Financial education to be taught in schools from September 2014
Thursday, September 5, 2013
From September 2014, children will be taught the basics of budgeting and borrowing. The move comes after two years of intensive campaigning by, amongst others, MPs and peers in the all-party parliamentary group on financial education for young people. The cause has also had the backing of teachers, parents, young people and supporters from across the financial services industry.
It is widely thought that financial education is essential in equipping young people with the knowledge and skills they need to be able to manage their money well. Financial education will be included in mathematics and citizenship lessons, making financial capability a statutory part of a child's education for the first time.

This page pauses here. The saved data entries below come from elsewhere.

Context: an optimization exercise on an open-source flow, tuned for a short achievable clock period and few clock cycles per item. The choices shown serve that exercise and are no tape-out recipe.
Only simulation tests tie the RTL to the original design; equivalence was not proved.
No activity file was given, so power comes from the tool's default toggle rates.

## flow/constraint.sdc

```tcl
create_clock -name core_clock -period 5.6 [get_ports {clk}]
set_input_delay 1.1200 -clock core_clock [delete_from_list [all_inputs] [get_ports {clk}]]
set_output_delay 1.1200 -clock core_clock [all_outputs]
set_load 0.01 [all_outputs]
```

## flow/design.v

```verilog
package mips_isa_pkg;
	localparam int WORD_W     = 32;
	localparam int REG_ADDR_W = 5;
	localparam int OPCODE_W   = 6;
	localparam int FUNCT_W    = 6;
	localparam int IMM_W      = 16;
	localparam int SHAMT_W    = 5;
	typedef logic [WORD_W-1:0]     word_t;
	typedef logic [REG_ADDR_W-1:0] reg_addr_t;
	typedef enum logic [OPCODE_W-1:0] {
		OP_SPECIAL = 6'h00,
		OP_ADDIU   = 6'h09,
		OP_ORI     = 6'h0d,
		OP_LUI     = 6'h0f,
		OP_LW      = 6'h23,
		OP_SW      = 6'h2b
	} opcode_e;
	typedef enum logic [FUNCT_W-1:0] {
		FN_SLL  = 6'h00,
		FN_ADDU = 6'h21,
		FN_SUBU = 6'h23,
		FN_AND  = 6'h24,
		FN_OR   = 6'h25,
		FN_XOR  = 6'h26,
		FN_SLT  = 6'h2a,
		FN_SLTU = 6'h2b
	} funct_e;
	localparam word_t NOP_WORD = '0;
endpackage
package pipe_pkg;
	typedef enum logic [3:0] {
		ALU_ADD,
		ALU_SUB,
		ALU_AND,
		ALU_OR,
		ALU_XOR,
		ALU_SLT,
		ALU_SLTU,
		ALU_SLL,
		ALU_LUI
	} alu_op_e;
	typedef enum logic {
		OPB_REG,
		OPB_IMM
	} opb_src_e;
	typedef enum logic [1:0] {
		FWD_REG,
		FWD_MEM,
		FWD_WB
	} fwd_src_e;
	typedef enum logic {
		WB_ALU,
		WB_LOAD
	} wb_src_e;
endpackage
import mips_isa_pkg::*;
module fetch_stage
#(
	parameter logic [31:0] RESET_PC = 32'hbfc00000
) (
	input  logic  clk,
	input  logic  rst_n,
	input  logic  stall,
	output mips_isa_pkg::word_t fetch_addr,
	output logic  fetch_en,
	input  mips_isa_pkg::word_t inst_rdata,
	output mips_isa_pkg::word_t id_pc,
	output mips_isa_pkg::word_t id_inst
);
	mips_isa_pkg::word_t pc;
	logic  id_valid;
	assign fetch_addr = (stall || !id_valid) ? pc : pc + 32'd4;
	assign fetch_en   = rst_n;
	always_ff @(posedge clk) begin
		if (!rst_n) begin
			pc       <= RESET_PC;
			id_valid <= 1'b0;
		end else begin
			pc       <= fetch_addr;
			id_valid <= 1'b1;
		end
	end
	assign id_pc   = pc;
	assign id_inst = id_valid ? inst_rdata : NOP_WORD;
endmodule
import mips_isa_pkg::*;
import pipe_pkg::*;
module decode_stage
(
	input  logic      clk,
	input  logic      rst_n,
	input  mips_isa_pkg::word_t     id_inst,
	input  mips_isa_pkg::word_t     id_pc,
	input  mips_isa_pkg::word_t     rs_data,
	input  mips_isa_pkg::word_t     rt_data,
	input  mips_isa_pkg::reg_addr_t ex_rw,
	input  logic      ex_load,
	output mips_isa_pkg::reg_addr_t rs_addr,
	output mips_isa_pkg::reg_addr_t rt_addr,
	output logic      stall,
	output pipe_pkg::alu_op_e   d_alu_op,
	output pipe_pkg::opb_src_e  d_opb_src,
	output mips_isa_pkg::word_t     d_imm,
	output mips_isa_pkg::reg_addr_t d_rs,
	output mips_isa_pkg::reg_addr_t d_rt,
	output mips_isa_pkg::reg_addr_t d_rw,
	output logic      d_reg_we,
	output logic      d_load,
	output logic      d_store,
	output mips_isa_pkg::word_t     d_pc,
	output mips_isa_pkg::word_t     d_rs_val,
	output mips_isa_pkg::word_t     d_rt_val
);
	mips_isa_pkg::opcode_e            opcode;
	mips_isa_pkg::funct_e             funct;
	mips_isa_pkg::reg_addr_t          rs_f, rt_f, rd_f;
	logic [IMM_W-1:0]   imm16;
	logic [SHAMT_W-1:0] shamt;
	mips_isa_pkg::word_t              sign_imm, zero_imm, shamt_imm;
	logic               we_raw, load, store, uses_rs, uses_rt, rs_is_rt;
	assign opcode = mips_isa_pkg::opcode_e'(id_inst[31:26]);
	assign funct  = mips_isa_pkg::funct_e'(id_inst[5:0]);
	assign rs_f   = id_inst[25:21];
	assign rt_f   = id_inst[20:16];
	assign rd_f   = id_inst[15:11];
	assign shamt  = id_inst[10:6];
	assign imm16  = id_inst[IMM_W-1:0];
	assign sign_imm  = {{(WORD_W-IMM_W){imm16[IMM_W-1]}}, imm16};
	assign zero_imm  = {{(WORD_W-IMM_W){1'b0}}, imm16};
	assign shamt_imm = {{(WORD_W-SHAMT_W){1'b0}}, shamt};
	always_comb begin
		d_alu_op  = ALU_ADD;
		d_opb_src = OPB_IMM;
		d_imm     = sign_imm;
		d_rw      = rt_f;
		we_raw    = 1'b0;
		load      = 1'b0;
		store     = 1'b0;
		uses_rs   = 1'b1;
		uses_rt   = 1'b0;
		rs_is_rt  = 1'b0;
		case (opcode)
			OP_SPECIAL: begin
				d_opb_src = OPB_REG;
				d_rw      = rd_f;
				we_raw    = 1'b1;
				uses_rt   = 1'b1;
				case (funct)
					FN_ADDU: d_alu_op = ALU_ADD;
					FN_SUBU: d_alu_op = ALU_SUB;
					FN_AND:  d_alu_op = ALU_AND;
					FN_OR:   d_alu_op = ALU_OR;
					FN_XOR:  d_alu_op = ALU_XOR;
					FN_SLT:  d_alu_op = ALU_SLT;
					FN_SLTU: d_alu_op = ALU_SLTU;
					FN_SLL: begin
						d_alu_op  = ALU_SLL;
						d_opb_src = OPB_IMM;
						d_imm     = shamt_imm;
						rs_is_rt  = 1'b1;
						uses_rt   = 1'b0;
					end
					default: begin
						we_raw  = 1'b0;
						uses_rs = 1'b0;
						uses_rt = 1'b0;
					end
				endcase
			end
			OP_ADDIU: we_raw = 1'b1;
			OP_ORI: begin
				d_alu_op = ALU_OR;
				d_imm    = zero_imm;
				we_raw   = 1'b1;
			end
			OP_LUI: begin
				d_alu_op = ALU_LUI;
				d_imm    = zero_imm;
				we_raw   = 1'b1;
				uses_rs  = 1'b0;
			end
			OP_LW: begin
				we_raw = 1'b1;
				load   = 1'b1;
			end
			OP_SW: begin
				store   = 1'b1;
				uses_rt = 1'b1;
			end
			default: uses_rs = 1'b0;
		endcase
	end
	assign rs_addr = rs_is_rt ? rt_f : rs_f;
	assign rt_addr = rt_f;
	assign stall = ex_load && (ex_rw != '0) &&
		((uses_rs && rs_addr == ex_rw) || (uses_rt && rt_addr == ex_rw));
	assign d_reg_we = we_raw && (d_rw != '0) && !stall;
	assign d_load   = load && !stall;
	assign d_store  = store && !stall;
	assign d_rs     = rs_addr;
	assign d_rt     = rt_addr;
	assign d_pc     = id_pc;
	assign d_rs_val = rs_data;
	assign d_rt_val = rt_data;
endmodule
import mips_isa_pkg::*;
module reg_file
(
	input  logic      clk,
	input  logic      rst_n,
	input  mips_isa_pkg::reg_addr_t raddr1,
	input  mips_isa_pkg::reg_addr_t raddr2,
	output mips_isa_pkg::word_t     rdata1,
	output mips_isa_pkg::word_t     rdata2,
	input  logic      we,
	input  mips_isa_pkg::reg_addr_t waddr,
	input  mips_isa_pkg::word_t     wdata
);
	mips_isa_pkg::word_t regs [1:31];
	always_ff @(posedge clk) begin
		if (rst_n && we && waddr != '0)
			regs[waddr] <= wdata;
	end
	assign rdata1 = (raddr1 == '0) ? '0 :
		(we && waddr == raddr1) ? wdata : regs[raddr1];
	assign rdata2 = (raddr2 == '0) ? '0 :
		(we && waddr == raddr2) ? wdata : regs[raddr2];
endmodule
import mips_isa_pkg::*;
import pipe_pkg::*;
module execute_stage
(
	input  logic      clk,
	input  logic      rst_n,
	input  pipe_pkg::alu_op_e   d_alu_op,
	input  pipe_pkg::opb_src_e  d_opb_src,
	input  mips_isa_pkg::word_t     d_imm,
	input  mips_isa_pkg::reg_addr_t d_rs,
	input  mips_isa_pkg::reg_addr_t d_rt,
	input  mips_isa_pkg::reg_addr_t d_rw,
	input  logic      d_reg_we,
	input  logic      d_load,
	input  logic      d_store,
	input  mips_isa_pkg::word_t     d_pc,
	input  mips_isa_pkg::word_t     d_rs_val,
	input  mips_isa_pkg::word_t     d_rt_val,
	input  mips_isa_pkg::reg_addr_t mem_rw,
	input  logic      mem_we,
	input  mips_isa_pkg::word_t     mem_result,
	input  mips_isa_pkg::reg_addr_t wb_rw,
	input  logic      wb_we,
	input  mips_isa_pkg::word_t     wb_data,
	output mips_isa_pkg::reg_addr_t ex_rw,
	output logic      ex_load,
	output mips_isa_pkg::word_t     m_result,
	output mips_isa_pkg::word_t     m_store_data,
	output mips_isa_pkg::reg_addr_t m_rw,
	output logic      m_reg_we,
	output logic      m_load,
	output logic      m_store,
	output mips_isa_pkg::word_t     m_pc
);
	pipe_pkg::alu_op_e   ex_alu_op;
	pipe_pkg::opb_src_e  ex_opb_src;
	mips_isa_pkg::word_t     ex_imm, ex_pc, ex_rs_val, ex_rt_val;
	mips_isa_pkg::reg_addr_t ex_rs, ex_rt;
	logic      ex_reg_we, ex_store;
	pipe_pkg::fwd_src_e  fwd_a, fwd_b;
	mips_isa_pkg::word_t     op_a, rt_val, op_b, alu_y;
	always_comb begin
		if (ex_rs != '0 && mem_we && mem_rw == ex_rs)
			fwd_a = FWD_MEM;
		else if (ex_rs != '0 && wb_we && wb_rw == ex_rs)
			fwd_a = FWD_WB;
		else
			fwd_a = FWD_REG;
	end
	always_comb begin
		if (ex_rt != '0 && mem_we && mem_rw == ex_rt)
			fwd_b = FWD_MEM;
		else if (ex_rt != '0 && wb_we && wb_rw == ex_rt)
			fwd_b = FWD_WB;
		else
			fwd_b = FWD_REG;
	end
	always_comb begin
		case (fwd_a)
			FWD_MEM: op_a = mem_result;
			FWD_WB:  op_a = wb_data;
			default: op_a = ex_rs_val;
		endcase
	end
	always_comb begin
		case (fwd_b)
			FWD_MEM: rt_val = mem_result;
			FWD_WB:  rt_val = wb_data;
			default: rt_val = ex_rt_val;
		endcase
	end
	always_ff @(posedge clk) begin
		if (!rst_n) begin
			ex_reg_we <= 1'b0;
			ex_load   <= 1'b0;
			ex_store  <= 1'b0;
		end else begin
			ex_reg_we <= d_reg_we;
			ex_load   <= d_load;
			ex_store  <= d_store;
		end
	end
	always_ff @(posedge clk) begin
		ex_alu_op  <= d_alu_op;
		ex_opb_src <= d_opb_src;
		ex_imm     <= d_imm;
		ex_rs      <= d_rs;
		ex_rt      <= d_rt;
		ex_rw      <= d_rw;
		ex_pc      <= d_pc;
		ex_rs_val  <= d_rs_val;
		ex_rt_val  <= d_rt_val;
	end
	assign op_b   = (ex_opb_src == OPB_IMM) ? ex_imm : rt_val;
	always_comb begin
		case (ex_alu_op)
			ALU_SUB:  alu_y = op_a - op_b;
			ALU_AND:  alu_y = op_a & op_b;
			ALU_OR:   alu_y = op_a | op_b;
			ALU_XOR:  alu_y = op_a ^ op_b;
			ALU_SLT:  alu_y = {{(WORD_W-1){1'b0}}, $signed(op_a) < $signed(op_b)};
			ALU_SLTU: alu_y = {{(WORD_W-1){1'b0}}, op_a < op_b};
			ALU_SLL:  alu_y = op_a << op_b[SHAMT_W-1:0];
			ALU_LUI:  alu_y = {op_b[IMM_W-1:0], {(WORD_W-IMM_W){1'b0}}};
			default:  alu_y = op_a + op_b;
		endcase
	end
	always_ff @(posedge clk) begin
		if (!rst_n) begin
			m_reg_we <= 1'b0;
			m_load   <= 1'b0;
			m_store  <= 1'b0;
		end else begin
			m_reg_we <= ex_reg_we;
			m_load   <= ex_load;
			m_store  <= ex_store;
		end
	end
	always_ff @(posedge clk) begin
		m_result     <= alu_y;
		m_store_data <= rt_val;
		m_rw         <= ex_rw;
		m_pc         <= ex_pc;
	end
endmodule
import mips_isa_pkg::*;
import pipe_pkg::*;
module mem_wb_stage
(
	input  logic       clk,
	input  logic       rst_n,
	input  mips_isa_pkg::word_t      m_result,
	input  mips_isa_pkg::word_t      m_store_data,
	input  mips_isa_pkg::reg_addr_t  m_rw,
	input  logic       m_reg_we,
	input  logic       m_load,
	input  logic       m_store,
	input  mips_isa_pkg::word_t      m_pc,
	output logic       data_sram_en,
	output logic [3:0] data_sram_wen,
	output mips_isa_pkg::word_t      data_sram_addr,
	output mips_isa_pkg::word_t      data_sram_wdata,
	input  mips_isa_pkg::word_t      data_sram_rdata,
	output mips_isa_pkg::reg_addr_t  mem_rw,
	output logic       mem_we,
	output mips_isa_pkg::word_t      mem_result,
	output mips_isa_pkg::reg_addr_t  wb_rw,
	output logic       wb_we,
	output mips_isa_pkg::word_t      wb_data,
	output mips_isa_pkg::word_t      debug_wb_pc
);
	pipe_pkg::wb_src_e wb_src;
	mips_isa_pkg::word_t   wb_alu;
	assign data_sram_en    = m_load | m_store;
	assign data_sram_wen   = {4{m_store}};
	assign data_sram_addr  = m_result;
	assign data_sram_wdata = m_store_data;
	assign mem_rw     = m_rw;
	assign mem_we     = m_reg_we;
	assign mem_result = m_result;
	always_ff @(posedge clk) begin
		if (!rst_n) begin
			wb_we  <= 1'b0;
			wb_src <= WB_ALU;
		end else begin
			wb_we  <= m_reg_we;
			wb_src <= m_load ? WB_LOAD : WB_ALU;
		end
	end
	always_ff @(posedge clk) begin
		wb_rw       <= m_rw;
		wb_alu      <= m_result;
		debug_wb_pc <= m_pc;
	end
	assign wb_data = (wb_src == WB_LOAD) ? data_sram_rdata : wb_alu;
endmodule
import mips_isa_pkg::*;
module mycpu_top
#(
	parameter logic [31:0] RESET_PC = 32'hbfc00000
) (
	input  logic      clk,
	input  logic      rst_n,
	output logic      inst_sram_en,
	output mips_isa_pkg::word_t     inst_sram_addr,
	input  mips_isa_pkg::word_t     inst_sram_rdata,
	output logic      data_sram_en,
	output logic [3:0] data_sram_wen,
	output mips_isa_pkg::word_t     data_sram_addr,
	output mips_isa_pkg::word_t     data_sram_wdata,
	input  mips_isa_pkg::word_t     data_sram_rdata,
	output mips_isa_pkg::word_t     debug_wb_pc,
	output logic [3:0] debug_wb_rf_wen,
	output mips_isa_pkg::reg_addr_t debug_wb_rf_wnum,
	output mips_isa_pkg::word_t     debug_wb_rf_wdata
);
	mips_isa_pkg::word_t     id_pc, id_inst;
	logic      stall;
	mips_isa_pkg::reg_addr_t rs_addr, rt_addr;
	mips_isa_pkg::word_t     rs_data, rt_data;
	pipe_pkg::alu_op_e  d_alu_op;
	pipe_pkg::opb_src_e d_opb_src;
	mips_isa_pkg::word_t     d_imm, d_pc, d_rs_val, d_rt_val;
	mips_isa_pkg::reg_addr_t d_rs, d_rt, d_rw;
	logic      d_reg_we, d_load, d_store;
	mips_isa_pkg::reg_addr_t ex_rw;
	logic      ex_load;
	mips_isa_pkg::word_t     m_result, m_store_data, m_pc;
	mips_isa_pkg::reg_addr_t m_rw;
	logic      m_reg_we, m_load, m_store;
	mips_isa_pkg::reg_addr_t mem_rw, wb_rw;
	logic      mem_we, wb_we;
	mips_isa_pkg::word_t     mem_result, wb_data;
	fetch_stage #(.RESET_PC(RESET_PC)) u_fetch (
		.clk(clk), .rst_n(rst_n), .stall(stall),
		.fetch_addr(inst_sram_addr), .fetch_en(inst_sram_en),
		.inst_rdata(inst_sram_rdata), .id_pc(id_pc), .id_inst(id_inst)
	);
	decode_stage u_decode (
		.clk(clk), .rst_n(rst_n), .id_inst(id_inst), .id_pc(id_pc),
		.rs_data(rs_data), .rt_data(rt_data), .ex_rw(ex_rw), .ex_load(ex_load),
		.rs_addr(rs_addr), .rt_addr(rt_addr), .stall(stall),
		.d_alu_op(d_alu_op), .d_opb_src(d_opb_src), .d_imm(d_imm),
		.d_rs(d_rs), .d_rt(d_rt), .d_rw(d_rw), .d_reg_we(d_reg_we),
		.d_load(d_load), .d_store(d_store), .d_pc(d_pc),
		.d_rs_val(d_rs_val), .d_rt_val(d_rt_val)
	);
	reg_file u_regs (
		.clk(clk), .rst_n(rst_n),
		.raddr1(rs_addr), .raddr2(rt_addr), .rdata1(rs_data), .rdata2(rt_data),
		.we(wb_we), .waddr(wb_rw), .wdata(wb_data)
	);
	execute_stage u_execute (
		.clk(clk), .rst_n(rst_n),
		.d_alu_op(d_alu_op), .d_opb_src(d_opb_src), .d_imm(d_imm),
		.d_rs(d_rs), .d_rt(d_rt), .d_rw(d_rw), .d_reg_we(d_reg_we),
		.d_load(d_load), .d_store(d_store), .d_pc(d_pc),
		.d_rs_val(d_rs_val), .d_rt_val(d_rt_val),
		.mem_rw(mem_rw), .mem_we(mem_we), .mem_result(mem_result),
		.wb_rw(wb_rw), .wb_we(wb_we), .wb_data(wb_data),
		.ex_rw(ex_rw), .ex_load(ex_load),
		.m_result(m_result), .m_store_data(m_store_data), .m_rw(m_rw),
		.m_reg_we(m_reg_we), .m_load(m_load), .m_store(m_store), .m_pc(m_pc)
	);
	mem_wb_stage u_mem_wb (
		.clk(clk), .rst_n(rst_n),
		.m_result(m_result), .m_store_data(m_store_data), .m_rw(m_rw),
		.m_reg_we(m_reg_we), .m_load(m_load), .m_store(m_store), .m_pc(m_pc),
		.data_sram_en(data_sram_en), .data_sram_wen(data_sram_wen),
		.data_sram_addr(data_sram_addr), .data_sram_wdata(data_sram_wdata),
		.data_sram_rdata(data_sram_rdata),
		.mem_rw(mem_rw), .mem_we(mem_we), .mem_result(mem_result),
		.wb_rw(wb_rw), .wb_we(wb_we), .wb_data(wb_data), .debug_wb_pc(debug_wb_pc)
	);
	assign debug_wb_rf_wen   = {4{wb_we}};
	assign debug_wb_rf_wnum  = wb_rw;
	assign debug_wb_rf_wdata = wb_data;
endmodule
```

Children aged between 11 and 14 will be taught about the functions and uses of money, the importance of personal budgeting, money management and a range of financial products. From 14 years onwards, they will learn about wages, taxes, credit, debt, financial risk and a range of more sophisticated financial products and services.
But September 2014 is still a long way away, so you might want to start teaching children about the value of money and how to manage finances sooner. Follow our guide on how to help children become more financially aware for the future.
3-12: Start them early
- Talk to them about how much things cost when you're shopping pointing out the various prices of the same thing and compare the cost of different brands
- Having pocket money is good for children giving them a sense of independence and a choice in how they spend their money. You could encourage them to start a savings habit early by putting a small amount of their pocket money into a piggy bank or savings account each week or month.

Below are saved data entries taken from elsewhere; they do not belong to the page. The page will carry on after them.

This is an optimization exercise on Yosys and OpenROAD, whose aim is small area, a short achievable clock period and few clock cycles, not a production implementation. Function was checked by simulation only, so behaviour that the tests miss may differ from the original. Power and IR drop assume default switching activity.

## run A
Design weight_update, start of the top module:
module weight_update
(
   input  logic  clk,
   input  logic  reset,
   input  logic  cmd_valid,
   input  logic  cmd_init,
   output logic  cmd_ready,
   input  wu_pkg::word_t weight_in,
   input  logic  weight_valid,
   output logic  weight_ready,
   input  wu_pkg::word_t gradient_in,
   input  logic  gradient_valid,
   output logic  gradient_ready,
   output wu_pkg::word_t result_out,
   output logic  result_valid,
   input  logic  result_ready,
   input  wu_pkg::len_t  total_length,
   input  wu_pkg::node_t node_id,
   input  wu_pkg::node_t num_node,
   output wu_pkg::addr_t avs_address,
   output wu_pkg::word_t avs_writedata,
   output logic  avs_read,
   output logic  avs_write,
   input  wu_pkg::word_t avs_readdata,
   input  logic  avs_waitrequest,
   input  logic  avs_readdatavalid
);
For scale: ~2100 cells after synthesis, ~410 I/O pins, roughly 0.023 mm^2 of cells after synthesis.
clock: 6.0 ns
lec_check: 0
abc_clock_period_in_ps: 2500
cap_margin: 20
core_margin: 2
core_utilization: 40
setup_slack_margin: 3.5
slew_margin: 20
synth_hierarchical: 1
synth_minimum_keep_size: 0
run.sh (not shown) runs the stock make flow with config.mk's settings and CLKGATE_MAP_FILE= SYNTH_SCRIPT=/design/flow/synth_recipe.tcl, a recipe that flattens the netlist after the stock synthesis.
Run A went all the way through the flow, and no timing, DRC or antenna check failed.
Testbench counts of run A, summed over its fixed seeds: cycles 20,526.
Input-level comparison between run B and run A:
- swapping 40 for 65 in CORE_UTILIZATION
Notes after the runs:
- Between run A and run B, floorplan die area is lower for run B, run A comes in above that.
- Per the comparison of run B with run A, wire length rose 13000 um; worst setup slack fell 0.18 ns.
diff inputs: run B => run C
- swapping 65 for 40 in CORE_UTILIZATION
==> flow/flow/run.sh (new file) <==
#!/bin/bash
# Standard layout, with the smallest buffer as the port buffer instead of
# the default delay buffer; the timing repairs upsize it where needed.
set -euo pipefail
bash standard.sh "BUFFER_PORTS_ARGS=-buffer_cell sky130_fd_sc_hd__buf_1" finish > standard.log 2>&1
==> flow/standard.sh (new file) <==
#!/bin/bash
# synth_recipe.tcl (not shown) runs the flow's synth.tcl, then flattens the netlist and writes it again
# the make line also repeats each setting of config.mk as NAME=value (left out here)
make -C /OpenROAD-flow-scripts/flow DESIGN_CONFIG=/design/flow/config.mk WORK_HOME=/design/flow/orfs CLKGATE_MAP_FILE= SYNTH_SCRIPT=/design/flow/synth_recipe.tcl "${@:-finish}"
removed: flow/run.sh
==> comparison <==
Across both runs, post-route clock period utilization was lower for run C than for run B.
For run C, the standard cell with the maximum stage delay on the critical path was or3_4, unlike run B, where it was xor2_1.
The end-of-flow core utilization of run C falls short of that of run B by 39 points.
Comparing run C and run B, the higher final design instance area without fill is on run B.
In run C relative to run B, via count had gone down by more than 10%.
Side by side, post-layout instance count excluding filler cells turned out higher in run C than in run B.
Slew at the pin closest to its max-slew limit (lower): run C
| number of signal-net buffers in the layout | run C vs run B | 3.6% lower |
Side by side, clock power turned out higher in run C than in run B.
Taking run B as the reference, in run C final worst setup slack now larger; proportion of cell area occupied by multi-input gates now larger.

- You could set up a child savings plan for them which they will gain access to as an adult, such as a Child Tax Exempt Savings Plan.
13-18: The teenage years
- At this age some youngsters may take a part-time job so they'll need to open a current account. These accounts usually come with a cash card, allowing them to take money out of cash machines - but only if there's enough money in their account. Debit cards are usually not issued to anyone under the age of 16 without the permission of a parent or guardian.
- As children get older they will gain control of accounts opened in their name by parents or grandparents. Although it might be tempting to keep the money in a current account, reinvesting a proportion into another savings account could be a possibility depending on markets at the time.
- Once a child turns 16, they can open a Cash ISA and in the 2013/14 tax year they are able to save up to £5,640 a year without paying tax on the interest. Other tax-efficient vehicles available after age 16 include the Foresters' Tax Exempt Savings Plan.
18-21: Financial independence
- This is the age when many young people leave home for university or move out of home to start their first proper job. With this new found independence comes a new financial responsibility, such as bills to pay, so it's important they know how to budget.
- Keeping a money diary can be a good way of budgeting. Working out how much money they have coming in, adding up how much the essentials cost each month, and calculating how much money will be left over for non-essentials. The ability to demonstrate responsible budgeting is crucial for later steps in life such as securing a first mortgage.
- At this age, they are also likely to be offered a credit card or loan for the first time. Whilst these might be useful, it's important they realise the risks involved - namely that they are likely to have to pay back more than they initially borrowed and, if they miss a payment, this will have a negative effect on their credit rating.
When your child reaches adulthood, from the age of 18, they can open a Stocks & Shares ISA, investing up to £15,000, in the current tax year (2014/2015), with any gains free of income and capital gains tax. Although you/they should be aware that they may not get back what they pay into a Stocks & Shares ISA, although there could be the possibility of higher returns over a longer term period investing in this way.
Tax-free means free of tax in the investor's hands, however tax is automatically deducted from UK share dividends. Please be aware that tax rules might change and depend on individual circumstances.